The Grid of the Future is More Than Just Smart

Posted by Megan Hoye, LEED AP  |  Date January 16, 2014

Much of current conversations about energy grids in the US revolve around smart grid technology and the integration of renewables, but think bigger and further: 2050. What about a grid that is truly integrated across electric, thermal, and transport energy and relies on 100 percent renewable energy? A 2012 study from the Fraunhofer Institute for Solar Energy Systems took a close look at this concept, concluding that there are multiple options that would result in operational costs that are less or only marginally more than today. A look at this research is timely considering the recent release of Minnesota’s energy futures scoping report study, offering guidance to how the state might approach further investigation of a clean energy future. 

So how is this possible? While the cost of such infrastructure conversion is not discussed in the analysis, the system tests the 100% renewables scenario with no electricity imports. Not only does it find that this scenario is highly feasible, but when a maximum imports scenario was tested, just 2% of electricity would be imported, covering only the most extreme peaks in demand. Ground source heat-pumps, solar, and biomass were the primary heating energy sources. On the electricity side, a broad array of technologies were used, but the resource portfolio maximized on-site and off-site wind, and ramped up greatly on solar, biomass, and hydrogen. 

Power-to-gas plants and cogeneration plants would play a major role in the system, as nodes of efficient energy production and conversion.

One of the big shifts under this paradigm is the greater reliance on the natural gas/methane grid. Methane would become the heating energy of choice, not only because of its naturally occurring prevalence and production from biomass, but it can also be created from water and carbon dioxide using wind and solar energy. Thus, natural gas from renewable energy would not only leverage existing infrastructure for storage and transportation, but it can bridge the transition from fossil fuels to clean energy. It, along with pumped hydro storage, would become the primary vehicles for storing renewable energy for extended periods of time. The inherent flexibility and reliability benefits of holding and distributing energy in the form of gas are obvious – that energy can be saved and used at the best possible time and place. 

At the same time, the electric grid would become more relevant as vehicles move into a new era of fuel sources. The IES study did not speculate as to which vehicle fuel sources would gain the greatest market penetration, but electric motors convert energy at an efficiency of more than 90% compared to the 25% for combustion engines. The flexibility of this system would lend itself to the shifting loads coming online from vehicles and offer operators more tools for balancing demand and supply. This visionary grid would be cleaner and more efficient and help match loads with the most efficient form of energy.  

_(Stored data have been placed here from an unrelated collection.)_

==> config.mk <==
export PLATFORM = sky130hd
export DESIGN_NAME = sram_port_arbiter_flat
export DESIGN_NICKNAME = d
export VERILOG_FILES = /design/src/rtl/sram_port_arbiter_if.sv /design/src/rtl/sram_port_arbiter.sv /design/src/flat_wrapper.sv
export SDC_FILE = /design/constraint.sdc
export NUM_CORES = 1
export LEC_CHECK = 0
export ABC_AREA = 1
export CELL_PAD_IN_SITES_DETAIL_PLACEMENT = 0
export CELL_PAD_IN_SITES_GLOBAL_PLACEMENT = 1
export CORE_MARGIN = 2
export CORE_UTILIZATION = 14
export CTS_CLUSTER_SIZE = 24
export DETAILED_ROUTE_END_ITERATION = 12
export PLACE_DENSITY_LB_ADDON = 0.1
export SLEW_MARGIN = 10
export SYNTH_ARGS = -nofsm -noshare
export SYNTH_HDL_FRONTEND = slang
export SYNTH_SLANG_ARGS = --single-unit
==> constraint.sdc <==
create_clock -name clk -period 3.72 [get_ports clk]
set_input_delay 0.744 -clock clk [delete_from_list [all_inputs] [get_ports clk]]
set_output_delay 0.744 -clock clk [all_outputs]
set_load 0.01 [all_outputs]
<file path="src/rtl/rep_code_pkg.sv">
// Shared definitions for the repetition-code serial link (transmit and receive sides).
//   tx_state_e  : transmitter frame state
//   Line*       : line levels for idle, start and stop chips
//   frame_len() : cycles from the first start chip to the end of the last stop chip
package rep_code_pkg;

  typedef enum logic [1:0] {
    StIdle,
    StStart,
    StData,
    StStop
  } tx_state_e;

  localparam logic LineIdle  = 1'b1;
  localparam logic LineStart = 1'b0;
  localparam logic LineStop  = 1'b1;

  function automatic int unsigned frame_len(input int unsigned data_w,
                                            input int unsigned rep,
                                            input int unsigned baud_div);
    return (data_w + 2) * rep * baud_div;
  endfunction

endpackage

</file>
<file path="src/rtl/rep3_serial_tx_if.sv">
// Word handshake and serial line bundle for rep3_serial_tx.
//   DIN/DIN_VALID/DIN_READY : parallel word input handshake
//   TXD                     : serial chip stream (idle high)
//   BUSY                    : frame in progress
//   CHIP_STB                : pulse on the first clock of every chip
interface rep3_serial_tx_if #(
  parameter int unsigned DATA_W = 8
);
  logic [DATA_W-1:0] DIN;
  logic              DIN_VALID;
  logic              DIN_READY;
  logic              TXD;
  logic              BUSY;
  logic              CHIP_STB;

  modport master (
    output DIN, DIN_VALID,
    input  DIN_READY, TXD, BUSY, CHIP_STB
  );

  modport slave (
    input  DIN, DIN_VALID,
    output DIN_READY, TXD, BUSY, CHIP_STB
  );
endinterface

</file>
<file path="src/rtl/rep3_serial_tx_chip_timer.sv">
// Chip timing for rep3_serial_tx: a divide counter (cycles per chip) feeding a repeat
// counter (chips per frame bit).
//   clk_i, rst_ni : clock, asynchronous active-low reset
//   clr_i         : synchronous clear of both counters (state change)
//   en_i          : count enable (frame in progress)
//   chip_stb_o    : first cycle of a chip
//   last_chip_o   : last cycle of the last chip of a frame bit (repeat counter wrap)
module rep3_serial_tx_chip_timer #(
  parameter int unsigned REP      = 3,
  parameter int unsigned BAUD_DIV = 4
) (
  input  logic clk_i,
  input  logic rst_ni,
  input  logic clr_i,
  input  logic en_i,
  output logic chip_stb_o,
  output logic last_chip_o
);

  localparam int unsigned DivW = (BAUD_DIV > 1) ? $clog2(BAUD_DIV) : 1;
  localparam int unsigned RepW = (REP > 1) ? $clog2(REP) : 1;
  localparam logic [DivW-1:0] DivMax = DivW'(BAUD_DIV - 1);
  localparam logic [RepW-1:0] RepMax = RepW'(REP - 1);

  logic [DivW-1:0] div_q, div_d;
  logic [RepW-1:0] rep_q, rep_d;
  logic            div_wrap;

  assign div_wrap    = (div_q == DivMax);
  assign chip_stb_o  = en_i & (div_q == '0);
  assign last_chip_o = en_i & div_wrap & (rep_q == RepMax);

  always_comb begin
    div_d = div_q;
    rep_d = rep_q;
    if (clr_i) begin
      div_d = '0;
      rep_d = '0;
    end else if (en_i) begin
      if (div_wrap) begin
        div_d = '0;
        rep_d = (rep_q == RepMax) ? '0 : rep_q + RepW'(1);
      end else begin
        div_d = div_q + DivW'(1);
      end
    end
  end

  always_ff @(posedge clk_i or negedge rst_ni) begin
    if (!rst_ni) begin
      div_q <= '0;
      rep_q <= '0;
    end else begin
      div_q <= div_d;
      rep_q <= rep_d;
    end
  end

endmodule

</file>
<file path="src/rtl/rep3_serial_tx.sv">
// Repetition-code serial transmitter: frames a parallel word with start/stop bits and
// sends each frame bit as REP identical chips of BAUD_DIV cycles, LSB first.
//   CLK, RST_N : clock, asynchronous active-low reset
//   bus        : slave side of rep3_serial_tx_if (word handshake in, serial line out)
module rep3_serial_tx
  import rep_code_pkg::*;
#(
  parameter int unsigned DATA_W   = 8,
  parameter int unsigned REP      = 3,
  parameter int unsigned BAUD_DIV = 4
) (
  input  logic            CLK,
  input  logic            RST_N,
  rep3_serial_tx_if.slave bus
);

  if ((REP < 1) || ((REP % 2) == 0)) begin : g_bad_rep
    $error("rep3_serial_tx: REP must be odd and >= 1");
  end
  if (BAUD_DIV < 1) begin : g_bad_div
    $error("rep3_serial_tx: BAUD_DIV must be >= 1");
  end

  localparam int unsigned BitW = (DATA_W > 1) ? $clog2(DATA_W) : 1;
  localparam logic [BitW-1:0] BitMax = BitW'(DATA_W - 1);

  tx_state_e         state_q, state_d;
  logic [BitW-1:0]   bit_cnt_q, bit_cnt_d;
  logic [DATA_W-1:0] shreg_q, shreg_d;
  logic              txd_q, txd_d;
  logic              ready_q, ready_d;
  logic              accept;
  logic              clr;
  logic              chip_stb;
  logic              last_chip;

  rep3_serial_tx_chip_timer #(
    .REP      (REP),
    .BAUD_DIV (BAUD_DIV)
  ) u_chip_timer (
    .clk_i       (CLK),
    .rst_ni      (RST_N),
    .clr_i       (clr),
    .en_i        (bus.BUSY),
    .chip_stb_o  (chip_stb),
    .last_chip_o (last_chip)
  );

  assign accept = bus.DIN_VALID & ready_q;

  always_comb begin
    state_d   = state_q;
    bit_cnt_d = bit_cnt_q;
    shreg_d   = shreg_q;
    case (state_q)
      StIdle: begin
        if (accept) begin
          shreg_d = bus.DIN;
          state_d = StStart;
        end
      end
      StStart: begin
        if (last_chip) state_d = StData;
      end
      StData: begin
        if (last_chip) begin
          shreg_d = shreg_q >> 1;
          if (bit_cnt_q == BitMax) begin
            bit_cnt_d = '0;
            state_d   = StStop;
          end else begin
            bit_cnt_d = bit_cnt_q + BitW'(1);
          end
        end
      end
      StStop: begin
        if (last_chip) state_d = StIdle;
      end
      default: state_d = StIdle;
    endcase
  end

  // Line level and ready are computed from the next state so that TXD comes straight
  // from a flop yet lines up with the state it belongs to.
  always_comb begin
    clr     = (state_d != state_q);
    ready_d = (state_d == StIdle);
    txd_d   = LineIdle;
    case (state_d)
      StStart: txd_d = LineStart;
      StData:  txd_d = shreg_d[0];
      StStop:  txd_d = LineStop;
      default: txd_d = LineIdle;
    endcase
  end

  always_ff @(posedge CLK or negedge RST_N) begin
    if (!RST_N) begin
      state_q   <= StIdle;
      bit_cnt_q <= '0;
      shreg_q   <= '0;
      txd_q     <= LineIdle;
      ready_q   <= 1'b0;
    end else begin
      state_q   <= state_d;
      bit_cnt_q <= bit_cnt_d;
      shreg_q   <= shreg_d;
      txd_q     <= txd_d;
      ready_q   <= ready_d;
    end
  end

  assign bus.DIN_READY = ready_q;
  assign bus.TXD       = txd_q;
  assign bus.BUSY      = (state_q != StIdle);
  assign bus.CHIP_STB  = chip_stb;

endmodule

</file>
<file path="src/flat_wrapper.sv">
// flat-port wrapper written by rule: the top's interface ports become plain ports
module rep3_serial_tx_flat import rep_code_pkg::*;
#(
  parameter int unsigned DATA_W   = 8,
  parameter int unsigned REP      = 3,
  parameter int unsigned BAUD_DIV = 4
)
  (CLK, RST_N, bus_DIN, bus_DIN_VALID, bus_DIN_READY, bus_TXD, bus_BUSY, bus_CHIP_STB);
  rep3_serial_tx_if #(.DATA_W(DATA_W)) bus_i ();
  input  logic CLK;
  input  logic RST_N;
  input wire logic [$bits(bus_i.DIN)-1:0] bus_DIN;
  input wire logic [$bits(bus_i.DIN_VALID)-1:0] bus_DIN_VALID;
  output wire logic [$bits(bus_i.DIN_READY)-1:0] bus_DIN_READY;
  output wire logic [$bits(bus_i.TXD)-1:0] bus_TXD;
  output wire logic [$bits(bus_i.BUSY)-1:0] bus_BUSY;
  output wire logic [$bits(bus_i.CHIP_STB)-1:0] bus_CHIP_STB;
  assign bus_i.DIN = bus_DIN;
  assign bus_i.DIN_VALID = bus_DIN_VALID;
  assign bus_DIN_READY = bus_i.DIN_READY;
  assign bus_TXD = bus_i.TXD;
  assign bus_BUSY = bus_i.BUSY;
  assign bus_CHIP_STB = bus_i.CHIP_STB;
  rep3_serial_tx #(.DATA_W(DATA_W), .REP(REP), .BAUD_DIV(BAUD_DIV)) u_core (.CLK(CLK), .RST_N(RST_N), .bus(bus_i));
endmodule
</file>
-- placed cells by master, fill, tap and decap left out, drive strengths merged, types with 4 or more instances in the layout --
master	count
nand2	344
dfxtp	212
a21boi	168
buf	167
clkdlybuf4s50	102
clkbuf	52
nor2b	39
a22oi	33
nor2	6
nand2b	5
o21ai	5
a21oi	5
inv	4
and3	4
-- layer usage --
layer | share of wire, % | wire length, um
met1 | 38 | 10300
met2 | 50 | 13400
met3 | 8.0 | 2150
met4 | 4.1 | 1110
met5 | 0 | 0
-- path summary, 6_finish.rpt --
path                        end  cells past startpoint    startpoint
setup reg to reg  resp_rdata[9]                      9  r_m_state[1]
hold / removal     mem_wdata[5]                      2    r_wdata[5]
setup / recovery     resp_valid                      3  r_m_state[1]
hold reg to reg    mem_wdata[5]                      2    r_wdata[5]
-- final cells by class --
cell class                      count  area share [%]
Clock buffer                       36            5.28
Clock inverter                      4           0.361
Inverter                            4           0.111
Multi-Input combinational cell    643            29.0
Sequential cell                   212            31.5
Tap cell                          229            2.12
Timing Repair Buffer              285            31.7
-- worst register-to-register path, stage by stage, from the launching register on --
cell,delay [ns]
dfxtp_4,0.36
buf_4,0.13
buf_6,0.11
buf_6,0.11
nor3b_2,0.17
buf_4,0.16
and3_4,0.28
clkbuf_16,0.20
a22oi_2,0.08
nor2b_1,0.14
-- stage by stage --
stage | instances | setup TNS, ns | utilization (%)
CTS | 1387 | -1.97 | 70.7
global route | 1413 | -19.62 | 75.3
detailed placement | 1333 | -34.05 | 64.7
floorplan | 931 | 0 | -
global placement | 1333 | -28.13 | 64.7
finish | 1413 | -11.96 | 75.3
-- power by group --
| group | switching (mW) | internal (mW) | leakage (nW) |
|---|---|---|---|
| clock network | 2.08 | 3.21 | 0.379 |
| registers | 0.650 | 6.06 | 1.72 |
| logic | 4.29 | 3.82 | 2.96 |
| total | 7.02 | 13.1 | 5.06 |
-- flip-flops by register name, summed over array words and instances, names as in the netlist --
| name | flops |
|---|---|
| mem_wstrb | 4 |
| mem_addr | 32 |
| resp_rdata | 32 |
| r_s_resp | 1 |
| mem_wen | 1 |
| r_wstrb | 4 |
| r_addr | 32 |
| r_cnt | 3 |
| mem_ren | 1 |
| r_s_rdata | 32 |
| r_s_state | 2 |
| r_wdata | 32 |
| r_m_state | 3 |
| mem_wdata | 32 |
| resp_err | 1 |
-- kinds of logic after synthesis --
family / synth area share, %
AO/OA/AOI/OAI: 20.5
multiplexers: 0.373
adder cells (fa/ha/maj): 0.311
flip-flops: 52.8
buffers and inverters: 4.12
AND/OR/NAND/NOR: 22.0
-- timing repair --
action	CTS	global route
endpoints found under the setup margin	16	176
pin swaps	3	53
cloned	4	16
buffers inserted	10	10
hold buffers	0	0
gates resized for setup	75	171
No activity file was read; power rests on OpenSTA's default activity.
## src/rtl/serial_adder_ctrl_pkg.sv

```systemverilog
// serial_adder_ctrl_pkg: state encoding shared by the serial adder controller and its users.
package serial_adder_ctrl_pkg;
    localparam int ST_W = 2;
    typedef enum logic [ST_W-1:0] {
        ST_IDLE = 2'd0,
        ST_RUN  = 2'd1,
        ST_DONE = 2'd2
    } state_t;
endpackage

```

## src/rtl/serial_adder_ctrl_fulladder.sv

```systemverilog
// fulladder: the shared 1-bit full-adder cell time-shared by serial_adder_ctrl.
module fulladder (
    input  logic A,
    input  logic B,
    input  logic Cin,
    output logic Sum,
    output logic Cout
);
    assign Sum  = A ^ B ^ Cin;
    assign Cout = (A & B) | (Cin & (A ^ B));
endmodule

```

## src/rtl/serial_adder_ctrl.sv

```systemverilog
// serial_adder_ctrl: adds two WIDTH-bit operands LSB first through one fulladder cell.
module serial_adder_ctrl
    import serial_adder_ctrl_pkg::*;
#(
    parameter int WIDTH = 8
) (
    input  logic             clk,
    input  logic             rst,
    input  logic             start,
    input  logic [WIDTH-1:0] a,
    input  logic [WIDTH-1:0] b,
    input  logic             cin,
    output logic             busy,
    output logic             done,
    output logic [WIDTH-1:0] sum,
    output logic             cout
);
    localparam int CW = $clog2(WIDTH + 1);
    state_t           state;
    logic [WIDTH-1:0] a_sr, b_sr, acc, acc_next;
    logic [CW-1:0]    cnt;
    logic             carry, fa_sum, fa_cout;
    fulladder u_fa (
        .A    (a_sr[0]),
        .B    (b_sr[0]),
        .Cin  (carry),
        .Sum  (fa_sum),
        .Cout (fa_cout)
    );
    // New sum bit enters at the MSB; after WIDTH shifts bit 0 holds the LSB.
    assign acc_next = WIDTH'({fa_sum, acc} >> 1);
    always_ff @(posedge clk or posedge rst) begin
        if (rst) begin
            state <= ST_IDLE;
            a_sr  <= '0;
            b_sr  <= '0;
            acc   <= '0;
            cnt   <= '0;
            carry <= 1'b0;
            busy  <= 1'b0;
            done  <= 1'b0;
            sum   <= '0;
            cout  <= 1'b0;
        end else begin
            done <= 1'b0;
            case (state)
                ST_IDLE, ST_DONE: begin
                    if (start) begin
                        a_sr  <= a;
                        b_sr  <= b;
                        carry <= cin;
                        acc   <= '0;
                        cnt   <= '0;
                        busy  <= 1'b1;
                        state <= ST_RUN;
                    end else begin
                        busy  <= 1'b0;
                        state <= ST_IDLE;
                    end
                end
                ST_RUN: begin
                    a_sr  <= a_sr >> 1;
                    b_sr  <= b_sr >> 1;
                    carry <= fa_cout;
                    acc   <= acc_next;
                    cnt   <= cnt + 1'b1;
                    if (cnt == CW'(WIDTH - 1)) begin
                        sum   <= acc_next;
                        cout  <= fa_cout;
                        busy  <= 1'b0;
                        done  <= 1'b1;
                        state <= ST_DONE;
                    end
                end
                default: begin
                    busy  <= 1'b0;
                    state <= ST_IDLE;
                end
            endcase
        end
    end
endmodule

```
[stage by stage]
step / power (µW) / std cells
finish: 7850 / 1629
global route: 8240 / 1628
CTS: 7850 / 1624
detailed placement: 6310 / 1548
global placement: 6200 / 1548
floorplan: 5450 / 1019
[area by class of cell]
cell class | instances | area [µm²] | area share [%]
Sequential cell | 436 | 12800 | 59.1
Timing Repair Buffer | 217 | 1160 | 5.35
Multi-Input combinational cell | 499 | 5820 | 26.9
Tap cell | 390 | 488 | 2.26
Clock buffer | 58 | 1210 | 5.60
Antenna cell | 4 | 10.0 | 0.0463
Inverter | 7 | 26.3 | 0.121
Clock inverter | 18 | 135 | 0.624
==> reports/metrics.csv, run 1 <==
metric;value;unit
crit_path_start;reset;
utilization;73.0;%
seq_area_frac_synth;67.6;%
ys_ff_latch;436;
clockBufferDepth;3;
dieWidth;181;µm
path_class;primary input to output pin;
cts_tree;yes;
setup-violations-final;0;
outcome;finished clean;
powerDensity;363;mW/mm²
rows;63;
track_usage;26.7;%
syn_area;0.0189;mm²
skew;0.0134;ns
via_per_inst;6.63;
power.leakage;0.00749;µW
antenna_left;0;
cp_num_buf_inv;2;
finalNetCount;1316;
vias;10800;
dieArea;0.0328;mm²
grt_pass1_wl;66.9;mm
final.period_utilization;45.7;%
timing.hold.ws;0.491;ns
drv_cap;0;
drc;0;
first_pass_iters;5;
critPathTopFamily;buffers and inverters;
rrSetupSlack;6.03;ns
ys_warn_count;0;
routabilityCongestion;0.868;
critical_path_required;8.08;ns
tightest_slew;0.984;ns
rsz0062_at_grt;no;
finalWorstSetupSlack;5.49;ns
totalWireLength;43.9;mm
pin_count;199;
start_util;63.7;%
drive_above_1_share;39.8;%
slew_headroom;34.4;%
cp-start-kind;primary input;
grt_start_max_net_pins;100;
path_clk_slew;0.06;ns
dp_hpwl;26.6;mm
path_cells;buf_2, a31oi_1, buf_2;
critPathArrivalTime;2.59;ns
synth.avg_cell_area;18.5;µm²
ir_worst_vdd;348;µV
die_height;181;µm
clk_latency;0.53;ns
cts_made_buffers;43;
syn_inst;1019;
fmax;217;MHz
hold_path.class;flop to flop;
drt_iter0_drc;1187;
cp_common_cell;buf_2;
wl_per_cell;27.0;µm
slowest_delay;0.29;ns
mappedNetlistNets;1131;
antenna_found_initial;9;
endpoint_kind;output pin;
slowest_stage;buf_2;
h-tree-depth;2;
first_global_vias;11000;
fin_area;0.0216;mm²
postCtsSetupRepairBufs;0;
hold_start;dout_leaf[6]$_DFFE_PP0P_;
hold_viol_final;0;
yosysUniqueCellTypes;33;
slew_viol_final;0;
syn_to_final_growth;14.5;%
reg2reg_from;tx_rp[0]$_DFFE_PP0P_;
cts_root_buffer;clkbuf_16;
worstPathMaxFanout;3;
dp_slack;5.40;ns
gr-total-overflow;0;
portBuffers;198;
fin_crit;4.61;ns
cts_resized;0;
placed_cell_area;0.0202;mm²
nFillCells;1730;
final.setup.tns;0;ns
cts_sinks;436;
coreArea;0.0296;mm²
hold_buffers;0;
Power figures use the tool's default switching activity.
[src/rtl/idex_hazard_reg_pkg.sv]
// Shared pipeline definitions: widths, ALU opcodes, ID/EX FSM encoding and the bubble control vector.
package pipe_pkg;
  localparam int DATA_W = 16;
  localparam int REG_W  = 4;

  localparam logic [3:0] ALU_ADD = 4'd0;
  localparam logic [3:0] ALU_SUB = 4'd1;
  localparam logic [3:0] ALU_AND = 4'd2;
  localparam logic [3:0] ALU_OR  = 4'd3;
  localparam logic [3:0] ALU_SLT = 4'd4;

  // State records where the current ID/EX contents came from
  typedef enum logic [1:0] {
    RUN    = 2'b00,
    BUBBLE = 2'b01,
    FLUSH  = 2'b10
  } state_e;

  typedef struct packed {
    logic reg_write;
    logic mem_read;
    logic mem_write;
    logic mem_to_reg;
  } ctrl_t;

  localparam ctrl_t CTRL_BUBBLE = ctrl_t'(4'b0000);

  typedef enum logic [1:0] {
    LD_HOLD   = 2'd0,
    LD_BUBBLE = 2'd1,
    LD_FIELDS = 2'd2
  } ld_e;
endpackage

[src/rtl/idex_hazard_reg_if.sv]
// ID-stage inputs, ID/EX register outputs and hazard-control outputs of the ID/EX stage.
interface idex_hazard_reg_if #(
  parameter int DATA_W = 16,
  parameter int REG_W  = 4,
  parameter int CNT_W  = 16
);
  logic              mem_stall, ex_branch_taken;
  logic              id_valid;
  logic [REG_W-1:0]  id_rs, id_rt, id_rd;
  logic              id_uses_rs, id_uses_rt, id_is_store;
  logic [DATA_W-1:0] id_rs_data, id_rt_data, id_imm;
  logic [3:0]        id_alu_op;
  logic              id_reg_write, id_mem_read, id_mem_write, id_mem_to_reg;

  logic              idex_valid;
  logic [REG_W-1:0]  idex_rs, idex_rt, idex_rd;
  logic [DATA_W-1:0] idex_rs_data, idex_rt_data, idex_imm;
  logic [3:0]        idex_alu_op;
  logic              idex_reg_write, idex_mem_read, idex_mem_write, idex_mem_to_reg;
  logic              pc_write, ifid_write, ifid_flush, load_use;
  logic [CNT_W-1:0]  stall_count;

  modport master (
    output mem_stall, ex_branch_taken, id_valid, id_rs, id_rt, id_rd,
           id_uses_rs, id_uses_rt, id_is_store, id_rs_data, id_rt_data, id_imm,
           id_alu_op, id_reg_write, id_mem_read, id_mem_write, id_mem_to_reg,
    input  idex_valid, idex_rs, idex_rt, idex_rd, idex_rs_data, idex_rt_data,
           idex_imm, idex_alu_op, idex_reg_write, idex_mem_read, idex_mem_write,
           idex_mem_to_reg, pc_write, ifid_write, ifid_flush, load_use, stall_count
  );

  modport slave (
    input  mem_stall, ex_branch_taken, id_valid, id_rs, id_rt, id_rd,
           id_uses_rs, id_uses_rt, id_is_store, id_rs_data, id_rt_data, id_imm,
           id_alu_op, id_reg_write, id_mem_read, id_mem_write, id_mem_to_reg,
    output idex_valid, idex_rs, idex_rt, idex_rd, idex_rs_data, idex_rt_data,
           idex_imm, idex_alu_op, idex_reg_write, idex_mem_read, idex_mem_write,
           idex_mem_to_reg, pc_write, ifid_write, ifid_flush, load_use, stall_count
  );
endinterface

[src/rtl/idex_hazard_reg_load_use_detect.sv]
// Load-use hazard equation: a load in ID/EX whose destination is read by the instruction in ID.
module load_use_detect #(
  parameter int REG_W = 4
) (
  input  logic             idex_valid,
  input  logic             idex_mem_read,
  input  logic [REG_W-1:0] idex_rd,
  input  logic             id_valid,
  input  logic [REG_W-1:0] id_rs,
  input  logic [REG_W-1:0] id_rt,
  input  logic             id_uses_rs,
  input  logic             id_uses_rt,
  input  logic             id_is_store,
  output logic             load_use
);
  logic h_rs, h_rt;

  assign h_rs = id_uses_rs && (id_rs == idex_rd);
  // Store data reaches MEM through MEM-to-MEM forwarding, so rt of a store never stalls
  assign h_rt = id_uses_rt && (id_rt == idex_rd) && !id_is_store;

  assign load_use = idex_valid && idex_mem_read && (idex_rd != '0) && id_valid && (h_rs || h_rt);
endmodule

[src/rtl/idex_hazard_reg.sv]
// ID/EX pipeline register with load-use bubble insertion, branch squash, memory freeze and stall counter.
module idex_hazard_reg #(
  parameter int DATA_W = 16,
  parameter int REG_W  = 4,
  parameter int CNT_W  = 16
) (
  input  logic             clk,
  input  logic             rst_n,
  idex_hazard_reg_if.slave bus
);
  import pipe_pkg::*;

  localparam logic [CNT_W-1:0] CNT_MAX = '1;

  state_e state, state_d;
  ld_e    ld_sel;
  logic   cnt_inc;
  logic   hazard;

  load_use_detect #(.REG_W(REG_W)) u_lud (
    .idex_valid   (bus.idex_valid),
    .idex_mem_read(bus.idex_mem_read),
    .idex_rd      (bus.idex_rd),
    .id_valid     (bus.id_valid),
    .id_rs        (bus.id_rs),
    .id_rt        (bus.id_rt),
    .id_uses_rs   (bus.id_uses_rs),
    .id_uses_rt   (bus.id_uses_rt),
    .id_is_store  (bus.id_is_store),
    .load_use     (hazard)
  );

  assign bus.load_use = hazard;

  always_ff @(posedge clk) begin
    if (!rst_n) state <= BUBBLE;
    else        state <= state_d;
  end

  always_comb begin
    state_d = state;
    if (bus.mem_stall)            state_d = state;
    else if (bus.ex_branch_taken) state_d = FLUSH;
    else if (hazard)              state_d = BUBBLE;
    else                          state_d = RUN;
  end

  // A branch squashes the dependent instruction, so it outranks the load-use stall
  always_comb begin
    bus.pc_write   = 1'b1;
    bus.ifid_write = 1'b1;
    bus.ifid_flush = 1'b0;
    ld_sel         = LD_FIELDS;
    cnt_inc        = 1'b0;
    if (bus.mem_stall) begin
      bus.pc_write   = 1'b0;
      bus.ifid_write = 1'b0;
      ld_sel         = LD_HOLD;
    end else if (bus.ex_branch_taken) begin
      bus.ifid_flush = 1'b1;
      ld_sel         = LD_BUBBLE;
    end else if (hazard) begin
      bus.pc_write   = 1'b0;
      bus.ifid_write = 1'b0;
      ld_sel         = LD_BUBBLE;
      cnt_inc        = 1'b1;
    end
  end

  always_ff @(posedge clk) begin
    if (!rst_n || ld_sel == LD_BUBBLE) begin
      bus.idex_valid   <= 1'b0;
      bus.idex_rs      <= {REG_W{1'b0}};
      bus.idex_rt      <= {REG_W{1'b0}};
      bus.idex_rd      <= {REG_W{1'b0}};
      bus.idex_rs_data <= {DATA_W{1'b0}};
      bus.idex_rt_data <= {DATA_W{1'b0}};
      bus.idex_imm     <= {DATA_W{1'b0}};
      bus.idex_alu_op  <= 4'd0;
      {bus.idex_reg_write, bus.idex_mem_read, bus.idex_mem_write, bus.idex_mem_to_reg} <= CTRL_BUBBLE;
    end else if (ld_sel == LD_FIELDS) begin
      bus.idex_valid      <= bus.id_valid;
      bus.idex_rs         <= bus.id_rs;
      bus.idex_rt         <= bus.id_rt;
      bus.idex_rd         <= bus.id_rd;
      bus.idex_rs_data    <= bus.id_rs_data;
      bus.idex_rt_data    <= bus.id_rt_data;
      bus.idex_imm        <= bus.id_imm;
      bus.idex_alu_op     <= bus.id_alu_op;
      bus.idex_reg_write  <= bus.id_reg_write;
      bus.idex_mem_read   <= bus.id_mem_read;
      bus.idex_mem_write  <= bus.id_mem_write;
      bus.idex_mem_to_reg <= bus.id_mem_to_reg;
    end
  end

  always_ff @(posedge clk) begin
    if (!rst_n)                               bus.stall_count <= {CNT_W{1'b0}};
    else if (cnt_inc && bus.stall_count != CNT_MAX) bus.stall_count <= bus.stall_count + CNT_W'(1);
  end
endmodule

So what does this look like from the consumer side?

Perhaps on a windy day in North Dakota, excess wind-generated electricity might be converted to methane and transported via pipeline to Georgia. Here it would be converted back to electricity and heat in a combined heat and power (CHP) plant. Renewable electricity would power the local electric grid, in say Savannah (because that day there isn’t enough Georgia sun), while renewable heat is used for nearby industrial processes or saved as a thermal sink for future heating loads. 

Or maybe a natural gas/electric hybrid vehicle is charged by excess solar energy in California and driven to Colorado, refueled with renewable natural gas along the way. The natural gas would recharge the car battery, which is plugged in at home in Colorado, connecting to the local grid and balancing evening fluctuations in the electrical grid from diminished solar power generation late in the day.

Current electricity transmission systems transport energy with about 7 percent in line losses. Transport loses for natural gas via pipeline are about 3 percent. 

Of course an energy system transformation such as this would require substantial adjustments to policies and processes that govern and safeguard the system. The different levels at which authority is held for pipeline and transmission line planning and siting add layers of complexity. The same would be true as to the reliability and security considerations that would be at play.  

Grappling with the magnitude of investment is another question. A 2011 Brattle Group report looking at the cost of making the grid ‘smart’ estimated costs of $240 to $320 billion over the next 20 years. This does not get at other capital costs needed for a smarter system, such as the development of new renewable generation equipment, new cogeneration facilities, and additional storage integration. Interestingly, the IES model highlighted the continued role of energy efficiency. Future heating loads are modeled to be 35 to 50 percent lower than those in 2010. This means that an important fraction of the cost to reposition our infrastructure comes from investments in the efficiency of our buildings. 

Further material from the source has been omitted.